Say how many lines in the material below hold the word "begin", and say nothing else.

■ ■ ■ ■

## src/rtl/vga_timing_gen.sv

```systemverilog
// VGA raster timing generator driven by a one-cycle pixel strobe in the system clock domain.
// Produces registered sync, active-video, coordinate and line/frame start outputs.
module vga_timing_gen #(
  parameter int H_ACTIVE = 640,
  parameter int H_FP     = 16,
  parameter int H_SYNC   = 96,
  parameter int H_BP     = 48,
  parameter int V_ACTIVE = 480,
  parameter int V_FP     = 10,
  parameter int V_SYNC   = 2,
  parameter int V_BP     = 33,
  parameter bit SYNC_POL = 1'b0
) (
  input  logic       clk,
  input  logic       rst,
  input  logic       pix_en,
  output logic       hsync,
  output logic       vsync,
  output logic       video_on,
  output logic [9:0] h_cnt,
  output logic [9:0] v_cnt,
  output logic       line_start,
  output logic       frame_start
);

  localparam int H_TOTAL = H_ACTIVE + H_FP + H_SYNC + H_BP;
  localparam int V_TOTAL = V_ACTIVE + V_FP + V_SYNC + V_BP;

  localparam logic [9:0] H_LAST   = 10'(H_TOTAL - 1);
  localparam logic [9:0] V_LAST   = 10'(V_TOTAL - 1);
  localparam logic [9:0] H_VIS    = 10'(H_ACTIVE);
  localparam logic [9:0] V_VIS    = 10'(V_ACTIVE);
  localparam logic [9:0] HS_BEG   = 10'(H_ACTIVE + H_FP);
  localparam logic [9:0] HS_END   = 10'(H_ACTIVE + H_FP + H_SYNC - 1);
  localparam logic [9:0] VS_BEG   = 10'(V_ACTIVE + V_FP);
  localparam logic [9:0] VS_END   = 10'(V_ACTIVE + V_FP + V_SYNC - 1);

  logic [9:0] r_h;
  logic [9:0] r_v;
  logic [9:0] w_h_nxt;
  logic [9:0] w_v_nxt;
  logic       w_h_wrap;
  logic       w_v_wrap;

  always_comb begin
    w_h_wrap = (r_h == H_LAST);
    w_v_wrap = (r_v == V_LAST);
    w_h_nxt  = w_h_wrap ? 10'd0 : r_h + 10'd1;
    w_v_nxt  = r_v;
    if (w_h_wrap) begin
      w_v_nxt = w_v_wrap ? 10'd0 : r_v + 10'd1;
    end
  end

  // Counters park at the last position so the first strobe after reset lands on (0,0).
  always_ff @(posedge clk or posedge rst) begin
    if (rst) begin
      r_h         <= H_LAST;
      r_v         <= V_LAST;
      h_cnt       <= 10'd0;
      v_cnt       <= 10'd0;
      hsync       <= ~SYNC_POL;
      vsync       <= ~SYNC_POL;
      video_on    <= 1'b0;
      line_start  <= 1'b0;
      frame_start <= 1'b0;
    end else begin
      line_start  <= 1'b0;
      frame_start <= 1'b0;
      if (pix_en) begin
        r_h         <= w_h_nxt;
        r_v         <= w_v_nxt;
        h_cnt       <= w_h_nxt;
        v_cnt       <= w_v_nxt;
        hsync       <= ((w_h_nxt >= HS_BEG) && (w_h_nxt <= HS_END)) ? SYNC_POL : ~SYNC_POL;
        vsync       <= ((w_v_nxt >= VS_BEG) && (w_v_nxt <= VS_END)) ? SYNC_POL : ~SYNC_POL;
        video_on    <= (w_h_nxt < H_VIS) && (w_v_nxt < V_VIS);
        line_start  <= w_h_wrap;
        frame_start <= w_h_wrap && w_v_wrap;
      end
    end
  end

endmodule

```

■ ■ ■ ■

> **Your solution**: 6